> [Problem statement]: All entries should be printed precisely as written.

*** Records provided Section Begins ***

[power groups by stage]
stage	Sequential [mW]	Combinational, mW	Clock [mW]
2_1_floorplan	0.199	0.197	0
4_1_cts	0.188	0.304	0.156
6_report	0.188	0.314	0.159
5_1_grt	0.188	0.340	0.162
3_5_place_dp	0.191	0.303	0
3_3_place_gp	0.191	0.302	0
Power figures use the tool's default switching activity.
--- config.mk ---
export PLATFORM = sky130hd
export DESIGN_NAME = core_top
export DESIGN_NICKNAME = d
export VERILOG_FILES = /design/src/verilog/core_pkg.sv /design/src/verilog/fetch_unit.sv /design/src/verilog/lsu.sv /design/src/verilog/core_ctrl.sv /design/src/verilog/core_top.sv
export SDC_FILE = /design/constraint.sdc
export NUM_CORES = 1
export LEC_CHECK = 0
export BUFFER_PORTS_ARGS = -buffer_cell sky130_fd_sc_hd__buf_2
export CAP_MARGIN = 5
export CORE_ASPECT_RATIO = 1.2
export CORE_MARGIN = 5
export CORE_UTILIZATION = 25
export DETAILED_ROUTE_END_ITERATION = 16
export SYNTH_ARGS = -nofsm -noshare
export SYNTH_HDL_FRONTEND = slang
export SYNTH_SLANG_ARGS = --single-unit
--- constraint.sdc ---
create_clock -name clk -period 9.31 [get_ports clk]
set_input_delay 0.4655 -clock clk [delete_from_list [all_inputs] [get_ports clk]]
set_output_delay 0.4655 -clock clk [all_outputs]
set_load 0.1 [all_outputs]
### config.mk
export PLATFORM = sky130hd
export DESIGN_NAME = decode_top
export DESIGN_NICKNAME = d
export VERILOG_FILES = /design/src/decode_pkg.sv /design/src/decode_top.sv /design/src/imm_gen.sv /design/src/instr_class_decode.sv /design/src/pc_tracker.sv /design/src/uop_decode.sv
export SDC_FILE = /design/constraint.sdc
export NUM_CORES = 1
export LEC_CHECK = 0
export BUFFER_PORTS_ARGS = -buffer_cell sky130_fd_sc_hd__buf_4
export CAP_MARGIN = 15
export CORE_AREA = 3 3 145 147
export CTS_BUF_LIST = sky130_fd_sc_hd__clkbuf_4
export CTS_CLUSTER_SIZE = 28
export DETAILED_ROUTE_END_ITERATION = 12
export DIE_AREA = 0 0 148 150
export PLACE_DENSITY = 0.57
export SKIP_LAST_GASP = 1
export SYNTH_ARGS = -nofsm -noshare
export SYNTH_HDL_FRONTEND = slang
export SYNTH_SLANG_ARGS = --single-unit
### constraint.sdc
create_clock -name g_clk -period 2.44 [get_ports g_clk]
set_clock_uncertainty 0.15 [all_clocks]
set_input_delay 0.366 -clock g_clk [delete_from_list [all_inputs] [get_ports g_clk]]
set_output_delay 0.366 -clock g_clk [all_outputs]
set_load 0.03 [all_outputs]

*** Records provided Section Ends ***

> [Result for this task]:
[power groups by stage]
stage	Sequential [mW]	Combinational, mW	Clock [mW]
2_1_floorplan	0.199	0.197	0
4_1_cts	0.188	0.304	0.156
6_report	0.188	0.314	0.159
5_1_grt	0.188	0.340	0.162
3_5_place_dp	0.191	0.303	0
3_3_place_gp	0.191	0.302	0
Power figures use the tool's default switching activity.
--- config.mk ---
export PLATFORM = sky130hd
export DESIGN_NAME = core_top
export DESIGN_NICKNAME = d
export VERILOG_FILES = /design/src/verilog/core_pkg.sv /design/src/verilog/fetch_unit.sv /design/src/verilog/lsu.sv /design/src/verilog/core_ctrl.sv /design/src/verilog/core_top.sv
export SDC_FILE = /design/constraint.sdc
export NUM_CORES = 1
export LEC_CHECK = 0
export BUFFER_PORTS_ARGS = -buffer_cell sky130_fd_sc_hd__buf_2
export CAP_MARGIN = 5
export CORE_ASPECT_RATIO = 1.2
export CORE_MARGIN = 5
export CORE_UTILIZATION = 25
export DETAILED_ROUTE_END_ITERATION = 16
export SYNTH_ARGS = -nofsm -noshare
export SYNTH_HDL_FRONTEND = slang
export SYNTH_SLANG_ARGS = --single-unit
--- constraint.sdc ---
create_clock -name clk -period 9.31 [get_ports clk]
set_input_delay 0.4655 -clock clk [delete_from_list [all_inputs] [get_ports clk]]
set_output_delay 0.4655 -clock clk [all_outputs]
set_load 0.1 [all_outputs]
### config.mk
export PLATFORM = sky130hd
export DESIGN_NAME = decode_top
export DESIGN_NICKNAME = d
export VERILOG_FILES = /design/src/decode_pkg.sv /design/src/decode_top.sv /design/src/imm_gen.sv /design/src/instr_class_decode.sv /design/src/pc_tracker.sv /design/src/uop_decode.sv
export SDC_FILE = /design/constraint.sdc
export NUM_CORES = 1
export LEC_CHECK = 0
export BUFFER_PORTS_ARGS = -buffer_cell sky130_fd_sc_hd__buf_4
export CAP_MARGIN = 15
export CORE_AREA = 3 3 145 147
export CTS_BUF_LIST = sky130_fd_sc_hd__clkbuf_4
export CTS_CLUSTER_SIZE = 28
export DETAILED_ROUTE_END_ITERATION = 12
export DIE_AREA = 0 0 148 150
export PLACE_DENSITY = 0.57
export SKIP_LAST_GASP = 1
export SYNTH_ARGS = -nofsm -noshare
export SYNTH_HDL_FRONTEND = slang
export SYNTH_SLANG_ARGS = --single-unit
### constraint.sdc
create_clock -name g_clk -period 2.44 [get_ports g_clk]
set_clock_uncertainty 0.15 [all_clocks]
set_input_delay 0.366 -clock g_clk [delete_from_list [all_inputs] [get_ports g_clk]]
set_output_delay 0.366 -clock g_clk [all_outputs]
set_load 0.03 [all_outputs]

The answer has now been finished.